-- Work request --
Look below for the line containing "B26 Y27 ; 1"; from there, print each line exactly up to and including the line containing "start: declaration ;", and stop.

**** Supplied records

### src/rtl/fma9_cpa_norm_prep_pkg.sv
// Shared widths and stage-1 payload for the FMA9 carry-propagate / normalise-prep stage.
package fma9_cpa_norm_prep_pkg;

  localparam int unsigned SIG_WIDTH = 23;
  localparam int unsigned MW        = 2 * (SIG_WIDTH + 1) + 5;
  localparam int unsigned LO_W      = MW / 2;
  localparam int unsigned HI_W      = MW - LO_W;
  localparam int unsigned TAG_W     = 8;
  localparam int unsigned LZC_W     = $clog2(MW + 1);

  // Stage-1 register contents: resolved low half plus raw upper halves.
  typedef struct packed {
    logic [HI_W-1:0]  sum_hi;
    logic [HI_W-1:0]  carry_hi;
    logic [LO_W-1:0]  lo;
    logic             c1;
    logic [TAG_W-1:0] tag;
  } s1_t;

endpackage

### src/rtl/fma9_lzc.sv
// Combinational MW-bit priority leading-zero counter; all-zero input yields MW.
module fma9_lzc
  import fma9_cpa_norm_prep_pkg::*;
(
  input  logic [MW-1:0]    din_i,
  output logic [LZC_W-1:0] lzc_o
);

  // Scan upward so the highest set bit wins.
  always_comb begin
    lzc_o = LZC_W'(MW);
    for (int i = 0; i < int'(MW); i++) begin
      if (din_i[i]) lzc_o = LZC_W'(int'(MW) - 1 - i);
    end
  end

endmodule

### src/rtl/fma9_cpa_norm_prep.sv
// Two-stage split CPA resolving the compressor's sum/carry pair into sign + magnitude.
// Optional leading-zero count enabled by FMA9_CPA_LZC_EN.
module fma9_cpa_norm_prep
  import fma9_cpa_norm_prep_pkg::*;
(
  input  logic             clk,
  input  logic             rst_n,
  input  logic             in_valid,
  output logic             in_ready,
  input  logic [MW-1:0]    man_sum,
  input  logic [MW-1:0]    man_carry,
  input  logic [TAG_W-1:0] in_tag,
  output logic             out_valid,
  input  logic             out_ready,
  output logic             out_sign,
  output logic [MW-1:0]    out_mag,
  output logic             out_zero,
  output logic [LZC_W-1:0] out_lzc,
  output logic [TAG_W-1:0] out_tag
);

  logic             s1_valid_q, s1_valid_d;
  s1_t              s1_q, s1_d;
  logic             out_valid_q, out_valid_d;
  logic             out_sign_q, out_sign_d;
  logic [MW-1:0]    out_mag_q, out_mag_d;
  logic             out_zero_q, out_zero_d;
  logic [LZC_W-1:0] out_lzc_q, out_lzc_d;
  logic [TAG_W-1:0] out_tag_q, out_tag_d;

  logic             s2_free, accept, advance;
  logic [LO_W:0]    lo_sum;
  logic [HI_W-1:0]  hi_sum;
  logic [MW-1:0]    full, mag;
  logic [LZC_W-1:0] lzc_c;

  assign s2_free  = !out_valid_q || out_ready;
  assign in_ready = !s1_valid_q || s2_free;
  assign accept   = in_valid && in_ready;
  assign advance  = s1_valid_q && s2_free;

  assign lo_sum = {1'b0, man_sum[LO_W-1:0]} + {1'b0, man_carry[LO_W-1:0]};
  assign hi_sum = s1_q.sum_hi + s1_q.carry_hi + HI_W'(s1_q.c1);
  assign full   = {hi_sum, s1_q.lo};
  // Most negative value wraps to itself; downstream treats that as documented.
  assign mag    = full[MW-1] ? (~full + MW'(1)) : full;

`ifdef FMA9_CPA_LZC_EN
  fma9_lzc u_lzc (
    .din_i (mag),
    .lzc_o (lzc_c)
  );
`else
  assign lzc_c = '0;
`endif

  // Next-state for both stages; registers hold unless their stage moves.
  always_comb begin
    s1_valid_d  = accept || (s1_valid_q && !s2_free);
    s1_d        = s1_q;
    out_valid_d = advance || (out_valid_q && !out_ready);
    out_sign_d  = out_sign_q;
    out_mag_d   = out_mag_q;
    out_zero_d  = out_zero_q;
    out_lzc_d   = out_lzc_q;
    out_tag_d   = out_tag_q;
    if (accept) begin
      s1_d.sum_hi   = man_sum[MW-1:LO_W];
      s1_d.carry_hi = man_carry[MW-1:LO_W];
      s1_d.lo       = lo_sum[LO_W-1:0];
      s1_d.c1       = lo_sum[LO_W];
      s1_d.tag      = in_tag;
    end
    if (advance) begin
      out_sign_d = full[MW-1];
      out_mag_d  = mag;
      out_zero_d = (full == '0);
      out_lzc_d  = lzc_c;
      out_tag_d  = s1_q.tag;
    end
  end

  always_ff @(posedge clk or negedge rst_n) begin
    if (!rst_n) begin
      s1_valid_q  <= 1'b0;
      s1_q        <= '0;
      out_valid_q <= 1'b0;
      out_sign_q  <= 1'b0;
      out_mag_q   <= '0;
      out_zero_q  <= 1'b0;
      out_lzc_q   <= '0;
      out_tag_q   <= '0;
    end else begin
      s1_valid_q  <= s1_valid_d;
      s1_q        <= s1_d;
      out_valid_q <= out_valid_d;
      out_sign_q  <= out_sign_d;
      out_mag_q   <= out_mag_d;
      out_zero_q  <= out_zero_d;
      out_lzc_q   <= out_lzc_d;
      out_tag_q   <= out_tag_d;
    end
  end

  assign out_valid = out_valid_q;
  assign out_sign  = out_sign_q;
  assign out_mag   = out_mag_q;
  assign out_zero  = out_zero_q;
  assign out_lzc   = out_lzc_q;
  assign out_tag   = out_tag_q;

endmodule
### config.mk
export PLATFORM = sky130hd
export DESIGN_NAME = fma9_cpa_norm_prep
export DESIGN_NICKNAME = d
export VERILOG_FILES = /design/src/rtl/fma9_cpa_norm_prep_pkg.sv /design/src/rtl/fma9_lzc.sv /design/src/rtl/fma9_cpa_norm_prep.sv
export SDC_FILE = /design/constraint.sdc
export NUM_CORES = 1
export LEC_CHECK = 0
export CORE_ASPECT_RATIO = 1.4
export CORE_MARGIN = 8
export CORE_UTILIZATION = 48
export DETAILED_ROUTE_END_ITERATION = 10
export PLACE_DENSITY = 0.83
export REMOVE_ABC_BUFFERS = 1
export SETUP_SLACK_MARGIN = 0.1
export SLEW_MARGIN = 15
export SYNTH_ARGS = -nofsm -noshare
export SYNTH_HDL_FRONTEND = slang
export SYNTH_HIERARCHICAL = 1
export SYNTH_SLANG_ARGS = --single-unit
### constraint.sdc
create_clock -name clk -period 3.35 [get_ports clk]
set_input_delay 0.5025 -clock clk [delete_from_list [all_inputs] [get_ports clk]]
set_output_delay 0.5025 -clock clk [all_outputs]
set_load 0.1 [all_outputs]
-- Word-level counts from Yosys, hierarchy flattened
Cells that the tools add are included.
- bitwise logic cells: 1
- add/sub/neg operators: 4
- reductions and logical operators: 13
- muxes and demuxes: 1
- operator list (operator ; count):
    $add A53 B1 Y53 const B ; 1
    $logic_not A53 Y1 ; 1
    $mux W53 ; 1
    $not A53 Y53 ; 1
    $add A26 B26 Y27 ; 1
    $add A27 B1 Y27 ; 1
    $add A27 B27 Y27 ; 1
    $logic_and A1 B1 Y1 ; 4
    $logic_not A1 Y1 ; 4
    $logic_or A1 B1 Y1 ; 4
- output and inout bits: 71
- logic and storage cells: 30
- flip-flop bits (word level): 154

-- Longest topological paths before layout
Gate-level depths: netlist of the first run.
- depth in word-level cells: 5
- depth in mapped cells: 15
- gate-level depth less buffers: 13

-- Worst setup path after synthesis of the first run
OpenSTA, ideal clock, no wires.
- path type: reg-to-reg
- from: register out_valid_q (netlist: out_valid)
- to: register s1_q[41] (netlist name)
- arrival time: 3420 ps
- stages on the path, launching flop included: 6
- slack: -195 ps
- cells stage by stage: dfrtp_1 nand3b_1 nand2_1 clkbuf_1 clkbuf_1 mux2_2
- cells in the longest elaborated chain, start to end: 4
- ends and longest elaborated chain (item ; RTL line ; text):
    start: declaration ; fma9_cpa_norm_prep.sv:24 ; logic out_valid_q, out_valid_d;
    start signal: assignment ; fma9_cpa_norm_prep.sv:96 ; out_valid_q <= out_valid_d;
    $logic_not A1 Y1 ; fma9_cpa_norm_prep.sv:37 ; assign s2_free = !out_valid_q || out_ready;
    $logic_or A1 B1 Y1 ; fma9_cpa_norm_prep.sv:37 ;
    $logic_or A1 B1 Y1 ; fma9_cpa_norm_prep.sv:38 ; assign in_ready = !s1_valid_q || s2_free;
    named net in_ready ; fma9_cpa_norm_prep.sv:9 ; output logic in_ready,
    $logic_and A1 B1 Y1 ; fma9_cpa_norm_prep.sv:39 ; assign accept = in_valid && in_ready;
    end signal: assignment ; fma9_cpa_norm_prep.sv:86 ; s1_q <= '0;
    end signal: assignment ; fma9_cpa_norm_prep.sv:95 ; s1_q <= s1_d;
    end: declaration ; fma9_cpa_norm_prep.sv:23 ; s1_t s1_q, s1_d;
The timed path passes the listed nets, and every way through them passes these cells.
A chain may end at the register's enable or synchronous reset.

-- Worst setup path after layout of the first run
- from: register s1_q[8] (netlist name)
- to: register out_mag_q[8] (netlist: out_mag[8])
- cells in the longest elaborated chain, start to end: 2
- ends and longest elaborated chain (item ; RTL line ; text):
    $add A27 B1 Y27 ; fma9_cpa_norm_prep.sv:43 ; assign hi_sum = s1_q.sum_hi + s1_q.carry_hi + HI_W'(s1_q.c1);
    $mux W53 ; fma9_cpa_norm_prep.sv:46 ; assign mag = full[MW-1] ? (~full + MW'(1)) : full;
    end signal: assignment ; fma9_cpa_norm_prep.sv:98 ; out_mag_q <= out_mag_d;
    end: declaration ; fma9_cpa_norm_prep.sv:26 ; logic [MW-1:0] out_mag_q, out_mag_d;
Every way passes these cells.

==> summary.txt, run 1 <==
STA
  – RSZ-0062 raised after global routing: yes
  – Final number of setup-violating endpoints: 29
  – Final worst-path cycle share: 104.4%
  – FMAX: 285.8 MHz
  – Clock skew: 10.28 ps
  – Final Hold Fails: 0
  – Slew Viols, Final: 0
  – Setup slack after layout: -148.9 ps
  – Pin slew with the least headroom to its limit: 1011 ps
  – Setup tns final: -1831 ps
  – Rel. slew slack: 32.37%
  – Tmin final: 3499 ps

Setup path
  – Critical path startpoint category: register
  – Critical path type: register to register
  – Crit-path max FO: 7
  – Flop-to-flop setup slack: -150 ps
  – Crit path DAT: 3820 ps
  – CP max stage delay: 430 ps
  – CP most frequent cell: fa_2
  – CP Data Required Time: 3670 ps
  – Slowest cell on crit path: fa_2
  – Worst Setup SP: s1_q[8]$_DFFE_PN0P_
  – Worst setup EP type: register
  – RR Startpoint: s1_q[8]$_DFFE_PN0P_
  – Crit path cell chain: fa_2 > inv_2 > fa_2 > nor2b_4 > o31a_4 > o41ai_4 > a311oi_2 > o211a_1 > mux2i_1 > or2_4 > buf_12 > clkbuf_16 > o31ai_4 > xor2_1 > o21ai_1

GRT
  – GRT overflow: 0
  – Initial antenna violation count: 1
  – GRT Total Usage: 21.53%
  – Vias in the first global route: 8982
  – First-pass GRT wire length: 43210 um
  – Largest net degree at the start of global routing: 75

Floorplanning
  – Die H: 185.0 um
  – Site Rows: 62
  – Initial core utilization: 48.39%
  – CORE AREA: 20250 um2
  – # IOs: 189
  – Die Wd: 136.7 um
  – Die area: 25300 um2

Routing
  – Via Count: 8589
  – Wire per inst: 17.78 um
  – Post-route ant nets: 0
  – DRC Markers: 0
  – Initial DRC count: 400
  – Pre-antenna DRT Iters: 5
  – Vias per cell: 5.577
  – Final WL: 27370 um

Layout
  – Antenna fix cells: 0
  – Share of cells above drive strength 1: 25.70%
  – NumNets Final: 1445
  – Final design utilization: 67.59%
  – Non-filler instance count after layout: 1540
  – Area Growth Syn to Fin: 39.68%

Power and ir drop
  – Pleak: 6.013 nW
  – Peak supply drop: 0.4581 mV
  – Cell Pwr Density: 912.0 nW/um2

Placement
  – Dpl hpwl: 20310 um
  – RD Place Congestion: 0.8969
  – DP Cell Count: 1487
  – IO Port Bufs: 182

Synthesis
  – Ys flop type: dfrtp_1
  – Seq cells post-synth: 154
  – Syn avg cell area: 9.671 um2
  – Sequential share of the synthesized area: 39.34%
  – Cells after Synth: 1013
  – Ys async rst share: 100.0%
  – Ys Warns: 6
  – EDFF count, synth: 0
  – Synth Cell Area: 9797 um2
  – Distinct cells, synth: 83

Run status
  – Status: finished, violations left
  – Failing checks: negative setup slack

Clocking
  – TritonCTS buffer count: 17
  – CTS H-tree depth: 4
  – Skew-Pair Late Insertion Delay: 430 ps
  – CTS clk-pin slew, worst paths: 60 ps
  – Clock sink count: 154
  – TritonCTS clock tree: built
  – Root buf cell: clkbuf_16
  – Max clock buf depth: 2

Flow run
  – MaxCap Viol Count: 0

Min path
  – Hold crit path type: input pin to async pin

********

-- Result of this exercise --
    $add A26 B26 Y27 ; 1
    $add A27 B1 Y27 ; 1
    $add A27 B27 Y27 ; 1
    $logic_and A1 B1 Y1 ; 4
    $logic_not A1 Y1 ; 4
    $logic_or A1 B1 Y1 ; 4
- output and inout bits: 71
- logic and storage cells: 30
- flip-flop bits (word level): 154

-- Longest topological paths before layout
Gate-level depths: netlist of the first run.
- depth in word-level cells: 5
- depth in mapped cells: 15
- gate-level depth less buffers: 13

-- Worst setup path after synthesis of the first run
OpenSTA, ideal clock, no wires.
- path type: reg-to-reg
- from: register out_valid_q (netlist: out_valid)
- to: register s1_q[41] (netlist name)
- arrival time: 3420 ps
- stages on the path, launching flop included: 6
- slack: -195 ps
- cells stage by stage: dfrtp_1 nand3b_1 nand2_1 clkbuf_1 clkbuf_1 mux2_2
- cells in the longest elaborated chain, start to end: 4
- ends and longest elaborated chain (item ; RTL line ; text):
    start: declaration ; fma9_cpa_norm_prep.sv:24 ; logic out_valid_q, out_valid_d;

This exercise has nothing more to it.